I’ve been told (no cite) that the half-down window is actually more dangerous than a fully down one; the glass edge acting somewhat like a guillotine in a side impact accident, and that as such you should never have a window down partway.

True?

My Scion is like that, the windows leave about three inches of glass above the enclosure on the rear doors. This Dodge Caliber I’m in temporarily actually allows the back portion of the glass to recede fully into the door, but the glass starts to slope out of the door as you go towards the front of the car, and at the end of the window enclosure the glass is protruding about an inch.

I was just wondering guys, thanks. I assumed a safety issue, when in fact it appears to be a design one, with a lot of variance from model to model.

Looking at some Google images of the Caliber, I can see why. There’s probably enough room for the rear of the window to go all the way down without interfering with the wheel house, but in fact it would have to go considerably below the sill in order to allow the front of the window to clear the sill.
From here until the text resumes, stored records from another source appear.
## config.mk

```make
export PLATFORM = sky130hd
export DESIGN_NAME = glos_ctrl
export DESIGN_NICKNAME = d
export VERILOG_FILES = /design/src/rtl/core/glos_pkg.sv /design/src/rtl/core/glos_ctrl.sv
export SDC_FILE = /design/constraint.sdc
export NUM_CORES = 1
export LEC_CHECK = 0
export BUFFER_PORTS_ARGS = -buffer_cell sky130_fd_sc_hd__buf_4
export CORE_AREA = 4 4 41 43
export DETAILED_ROUTE_END_ITERATION = 6
export DIE_AREA = 0 0 45 47
export PLACE_DENSITY = 0.43
export SKIP_CTS_REPAIR_TIMING = 1
export SYNTH_ARGS = -nofsm -noshare
export SYNTH_HDL_FRONTEND = slang
export SYNTH_SLANG_ARGS = --single-unit
```

## constraint.sdc

```tcl
create_clock -name clk_i -period 1.8 [get_ports clk_i]
set_input_delay 0.45 -clock clk_i [delete_from_list [all_inputs] [get_ports clk_i]]
set_output_delay 0.45 -clock clk_i [all_outputs]
set_load 0.005 [all_outputs]
```

## src/rtl/core/glos_pkg.sv

```systemverilog
// Package for the grid line-of-sight core: payload structs, state codes and
// the command and status groups between controller and datapath.
// No dependencies.
`timescale 1ns / 1ps

package glos_pkg;

  // Default map size and fixed field widths.
  localparam int unsigned MapWidthDef  = 64;
  localparam int unsigned MapHeightDef = 64;
  localparam int unsigned CoordW       = 6;
  localparam int unsigned RangeW       = 4;
  localparam logic [RangeW-1:0] ViewRangeRst = 4'd6;

  // Kind of an input item.
  typedef enum logic {
    ACT_WRITE = 1'b0,
    ACT_QUERY = 1'b1
  } action_e;

  // One input item.
  typedef struct packed {
    action_e           action;
    logic [CoordW-1:0] from_x;
    logic [CoordW-1:0] from_y;
    logic [CoordW-1:0] to_x;
    logic [CoordW-1:0] to_y;
    logic              cell_blocked;
  } in_item_t;

  // One result item.
  typedef struct packed {
    logic visible;
    logic beyond_range;
  } out_item_t;

  // Controller states.
  typedef enum logic [2:0] {
    ST_CLEAR,
    ST_IDLE,
    ST_SETUP,
    ST_WALK,
    ST_DRAIN,
    ST_RESULT
  } state_e;

  // Commands from the controller to the datapath.
  typedef struct packed {
    logic clr_wr;
    logic take_item;
    logic setup;
    logic walk;
    logic load_result;
  } ctrl_cmd_t;

  // Status from the datapath to the controller.
  typedef struct packed {
    logic clr_last;
    logic need_walk;
    logic walk_last;
  } dp_status_t;

endpackage

```

## src/rtl/core/glos_ctrl.sv

```systemverilog
// Controller state machine for the grid line-of-sight core.
// Depends on glos_pkg for the state, command and status types.
`timescale 1ns / 1ps

module glos_ctrl (
  input  logic                  clk_i,
  input  logic                  rst_ni,
  input  logic                  in_valid_i,
  input  glos_pkg::action_e     in_action_i,
  output logic                  in_stall_o,
  output logic                  out_valid_o,
  input  logic                  out_stall_i,
  input  glos_pkg::dp_status_t  status_i,
  output glos_pkg::ctrl_cmd_t   cmd_o
);
  import glos_pkg::*;

  state_e state_q, state_d;
  logic   out_valid_q, out_valid_d;
  logic   out_free;

  // The result register can take a new value when empty or being drained.
  assign out_free = !out_valid_q || !out_stall_i;

  // Next state.
  always_comb begin
    state_d = state_q;
    case (state_q)
      ST_CLEAR: begin
        if (status_i.clr_last) state_d = ST_IDLE;
      end
      ST_IDLE: begin
        if (in_valid_i && in_action_i == ACT_QUERY) state_d = ST_SETUP;
      end
      ST_SETUP: begin
        state_d = status_i.need_walk ? ST_WALK : ST_RESULT;
      end
      ST_WALK: begin
        if (status_i.walk_last) state_d = ST_DRAIN;
      end
      ST_DRAIN: begin
        state_d = ST_RESULT;
      end
      ST_RESULT: begin
        if (out_free) state_d = ST_IDLE;
      end
      default: begin
        state_d = ST_CLEAR;
      end
    endcase
  end

  // Outputs and datapath commands.
  always_comb begin
    cmd_o      = '0;
    in_stall_o = 1'b1;
    case (state_q)
      ST_CLEAR: begin
        cmd_o.clr_wr = 1'b1;
      end
      ST_IDLE: begin
        in_stall_o      = 1'b0;
        cmd_o.take_item = in_valid_i;
      end
      ST_SETUP: begin
        cmd_o.setup = 1'b1;
      end
      ST_WALK: begin
        cmd_o.walk = 1'b1;
      end
      ST_RESULT: begin
        cmd_o.load_result = out_free;
      end
      default: begin
        cmd_o = '0;
      end
    endcase
  end

  // Result valid flag: set on load, cleared by a transfer.
  always_comb begin
    out_valid_d = out_valid_q;
    if (cmd_o.load_result) begin
      out_valid_d = 1'b1;
    end else if (out_valid_q && !out_stall_i) begin
      out_valid_d = 1'b0;
    end
  end

  always_ff @(posedge clk_i or negedge rst_ni) begin
    if (!rst_ni) begin
      state_q     <= ST_CLEAR;
      out_valid_q <= 1'b0;
    end else begin
      state_q     <= state_d;
      out_valid_q <= out_valid_d;
    end
  end

  assign out_valid_o = out_valid_q;

  // A result is never loaded over one that is still stalled.
  assert property (@(posedge clk_i) disable iff (!rst_ni)
    cmd_o.load_result |-> (!out_valid_q || !out_stall_i))
    else $error("result loaded over a stalled result");

  // A loaded result is offered in the next cycle.
  assert property (@(posedge clk_i) disable iff (!rst_ni)
    cmd_o.load_result |=> out_valid_o)
    else $error("loaded result not offered");

  // An accepted query always starts with setup.
  assert property (@(posedge clk_i) disable iff (!rst_ni)
    (cmd_o.take_item && in_action_i == ACT_QUERY) |=> state_q == ST_SETUP)
    else $error("accepted query did not enter setup");

  // No input is taken while the map is being cleared.
  assert property (@(posedge clk_i) disable iff (!rst_ni)
    state_q == ST_CLEAR |-> in_stall_o && !cmd_o.take_item)
    else $error("input taken during clearing pass");

endmodule

```

# After elaboration in Yosys (flattened, before gate mapping)
# Index checks and enable logic that the tools add are counted.
# word_totals
regBits	4
inputBits	8
output_inout_bits	7
wordCells	33
# op_classes
n_eq_ne	9
n_mux	14
reduce_logical	8
# ops
cell	n
3-bit one-hot mux with 6 select lines	1
3-bit 2-to-1 mux	5
1-bit 2-to-1 mux	8
2-bit inequality test, second input constant	4
3-bit by 2-bit == test with 1-bit output, second input constant	2
3-bit == test, second input constant	2
4-bit AND reduction	1
3-bit by 1-bit == test with 1-bit output, second input constant	1
3-bit logical NOT	1
1-bit logical AND	2
1-bit logical NOT	2
2-bit nonzero test	1
1-bit logical OR	1

# Longest topological paths before layout
# depth
ltp_word	4
depth_mapped	4
ltp_nobuf	3

# Least setup slack after synthesis
# OpenSTA, ideal clock, no wires.
# synth_timing
path_type	reg-to-output
start	register state_q[2]
end	output cmd_o[3] (netlist bit)
arrival_ns	0.991
t_required_ns	1.350
slack_ns	0.359
stages_incl_launch_ff	4
path_buffers	1
cell_sequence	dfrtp_1 -> buf_6 -> or3b_1 -> nor2_2
# synth_lines
element	line_no	rtl
start, declared	glos_ctrl.sv:18	state_e state_q, state_d;
start signal, assigned	glos_ctrl.sv:95	state_q <= state_d;
end, declared	glos_ctrl.sv:14	output glos_pkg::ctrl_cmd_t cmd_o

==> impl_metrics.py <==
metrics = {
    "critical_path": {
        "critPathRequiredTime_ns": 1.35,
        "worstPathCellList": "or3b_4, nor2_2, buf_4",
        "crit_slowest_cell": "dfrtp_1",
        "arrival_ns": 1.28,
        "crit_type": "reg2out",
        "path_max_fanout": 7,
        "cpPeakStageDelay_ns": 0.43,
        "start_kind": "flop",
        "end_kind": "output port",
    },
    "clock_tree": {
        "numCtsBuffers": 3,
        "clk_pin_slew_ns": 0.04,
        "cts_tree": "yes",
        "cts_max_level": 1,
        "clk_latency_ns": 0.24,
        "clk_path_buf_depth": 2,
        "root_buffer": "clkbuf_4",
        "clock_sink_count": 4,
    },
    "synthesis": {
        "seq_area_frac_synth_pct": 33.8,
        "yosys_warnings": 0,
        "syn_nets": 39,
        "syn_inst": 31,
        "syn_avg_cell_area_um2": 9.57,
        "post_synth_instance_area_um2": 297,
        "ys_seq_elements": 4,
        "synthDistinctLibCells": 21,
    },
    "min_path": {
        "hold_path.class": "in2reg",
    },
    "flow_run": {
        "maxCapViolCount": 0,
    },
    "route": {
        "drtIter0Drc": 3,
        "drc": 0,
        "drtAntennaViolNets": 0,
        "topRoutingLayerUsed": "met4",
        "wl_met2_um": 343,
        "viasPerCell": 4.81,
        "routed_wl_um": 729,
        "firstDrtPassIters": 4,
        "routedLengthMet1_um": 291,
        "wire_per_inst_um": 11.6,
        "vias": 303,
        "wl_met3_um": 75,
    },
    "finish": {
        "n_fill_cell": 151,
        "final_net_count": 58,
        "drive_above_1_share_pct": 50.0,
        "final-seq-area_um2": 100,
        "diodes": 0,
        "final_cell_area_um2": 437,
        "multi_input_area_um2": 154,
        "area_delta_synth_final_pct": 47.3,
    },
    "sta": {
        "fin_crit_ns": 1.73,
        "slew_violations": 0,
        "setup_ws_ns": 0.0730,
        "setup_tns_ns": 0,
        "finalCritPeriodShare_pct": 95.9,
        "relSlewSlack_pct": 80.2,
        "fmax_ghz": 0.579,
        "tightestPinTransition_ns": 0.295,
        "finalHoldViolCount": 0,
        "fin_skew_ns": 0.00303,
        "rsz0062_at_grt": "no",
        "finalSetupViolCount": 0,
    },
    "global_route": {
        "antenna_found_initial": 0,
        "grt_pass1_wl_mm": 1.24,
        "grt_max_degree": 11,
        "track_usage_pct": 8.55,
        "gr-total-overflow": 0,
        "grt_pass1_vias": 306,
    },
    "placed_design": {
        "detailedPlace.worstSlack_ns": 0.306,
        "numPortBuffers": 14,
        "placed_cell_area_um2": 402,
        "routabilityCongestion": 0.731,
    },
    "die": {
        "initial_core_util_pct": 22.8,
        "die_area_um2": 2120,
        "rows": 13,
        "dieHeight_um": 47,
        "die_x_um": 45,
        "coreArea_um2": 1300,
        "pin_count": 15,
    },
    "run_status": {
        "status": "finished clean",
    },
    "power_and_ir_drop": {
        "p_leak_nw": 0.210,
        "powerDensity_nw_per_um2": 1620,
        "peakVddDrop_mv": 0.613,
    },
}
[stage by stage]
step           instances  hold WS, ns  total power [mW]  util, %
6_report              63        0.427             0.707     33.6
5_1_grt               63        0.452             0.780     33.6
4_1_cts               62     -0.00196             0.701     32.6
2_1_floorplan         31        0.154             0.450        -
3_3_place_gp          59        0.249             0.580     30.9
3_5_place_dp          59        0.250             0.583     30.9
[cells in the mapped netlist]
cell / instances / area share, %
buf_4: 1 / 2.5
nor2_1: 2 / 2.5
nor2_2: 1 / 2.1
a32o_1: 1 / 3.4
dfrtp_1: 4 / 34
or2b_1: 1 / 2.5
a32oi_1: 1 / 3.0
a221oi_2: 1 / 5.1
nand2_1: 2 / 2.5
nor3_1: 1 / 1.7
or3b_1: 1 / 3.0
inv_1: 1 / 1.3
a311oi_1: 1 / 3.0
nor4_1: 1 / 2.1
a21oi_1: 3 / 5.1
buf_6: 3 / 11
and3b_2: 1 / 3.4
nand3b_1: 2 / 5.1
and2b_1: 1 / 2.5
nor3b_1: 1 / 2.5
o21ai_1: 1 / 1.7
[power breakdown]
group / switching [mW] / total (mW) / internal (mW)
combinational: 0.183 / 0.425 / 0.243
clock: 0.0370 / 0.112 / 0.0746
sequential: 0.0374 / 0.170 / 0.133
total: 0.257 / 0.707 / 0.450
[logic make-up after synthesis]
logic type             count (synthesis)  share of synthesized area [%]
and+or+nand+nor                       14                           30.0
AOI/OAI and AO/OA                      8                           21.1
buffers and inverters                  5                           15.2
DFF                                    4                           33.8
[registers in the layout, indices dropped and copies added, names as in the netlist]
signal and count:
state_q 3, out_valid_o 1
[path summary, 6_finish.rpt]
path / startpoint / endpoint / slack, ns / cells past startpoint
worst max-delay path: state_q[1] / cmd_o[3] / 0.07 / 3
max in group asynchronous: rst_ni / state_q[1] / 1.15 / 2
worst max register to register: state_q[1] / state_q[0] / 0.58 / 4
worst min-delay path: out_stall_i / out_valid_o / 0.43 / 3
min in group asynchronous: rst_ni / out_valid_o / 0.55 / 2
worst min register to register: out_valid_o / out_valid_o / 0.52 / 2
[per-layer routing]
layer	vias to the layer above	global-route usage, %
met3	2	4.60
met5	-	0
met1	135	9.61
met4	0	7.02
li1	146	-
met2	20	11.9
[cells in the final DEF, fill, tap and decap left out]
| cell type | Yosys | routed |
|---|---|---|
| a21oi_1 | 3 | 3 |
| a221oi_2 | 1 | 1 |
| a311oi_1 | 1 | 1 |
| a32o_1 | 1 | 1 |
| a32oi_1 | 1 | 1 |
| and2b_1 | 1 | 1 |
| and3b_2 | 1 | 1 |
| buf_4 | 1 | 17 |
| clkbuf_4 | 0 | 3 |
| dfrtp_1 | 4 | 4 |
| dlygate4sd3_1 | 0 | 1 |
| inv_1 | 1 | 1 |
| nand2_1 | 2 | 2 |
| nand3b_1 | 2 | 2 |
| nor2_1 | 2 | 2 |
| nor2_2 | 1 | 1 |
| nor3_1 | 1 | 1 |
| nor3b_1 | 1 | 1 |
| nor4_1 | 1 | 1 |
| o21ai_1 | 1 | 1 |
| or2b_1 | 1 | 1 |
| or3b_4 | 0 | 1 |
[area by class of cell]
type	instances	share of cell area [%]
multi-input combinational	22	35.2
tap	15	4.30
inverter	1	0.860
timing repair buffer	18	31.5
sequential	4	22.9
clock buffer	3	5.16
[critical path, delay by kind of cell (launching register included)]
family        cells  cell delay, ns
buf+inv           1            0.11
flops             1            0.43
simple gates      2            0.51
Note: power is estimated with default switching activity, not from simulation.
If you look at the halo portion, it looks like it rises from the rear of the car towards the front of the car, meaning the glass is at a higher height there. The belt line of the door looks like it descends from the back to the front. And for obvious reasons, the glass channels have to be parallel for the window to go up and down. So, although the wheel housing doesn’t prevent the rear of the window from going all of the way down, it won’t let it go down far enough for the front of the window to clear the sill.

The halfway-down windows are for child safety, but the windows that go down all the way except for maybe an inch are due to design limitations.

Thanks Balthisar and Ferret Herder. I suppose that answers my question.

Back in the day when cars were a lot more rectangular, back windows DID go all the way down, but I suppose with the newer shapes of cars that benefit from “cab forward” designs, as well as front wheel drive and aerodynamics in general have caused this design it be prevalent.

That’s what they want you to think. Some auto manufacturers have turned a limitation into a feature.

I’ve been doing that forever in computer programming! :slight_smile: The good ol “undocumented feature”."

I don’t believe that’s true. The first time someone got trapped in a car and couldn’t get out because of the “mandatory child protectoin” feature, then there’d be lawsuits out the wazoo. Besides if that were true then auto manufacturers would make the same model without that limitation so they could custom sell their product.

Funny enough, back in the day, when most of us were kids, our parents had big boats for cars and the concept of the wheel well being part of the back door was ludicrous. So the call for smaller cars became louder (and I don’t think it had anything to do with gas, it was the auto companies looking to cut corners and build with much cheaper materials). So they built these cars, and I imagine that the rear windows not rolling down all the way probably wasn’t discovered until late in the design process of these newer cars. I’m sure there were a few high-level meetings on the half-down back windows and what to do about it. Of course the slimy bastards said it was a new “child safety feature.” It was a design flaw.

Enright3 – you got it.

There are a large number of cars out there that have child protection locks on the rear doors, i.e., like police cars, they can only be opened from the outside.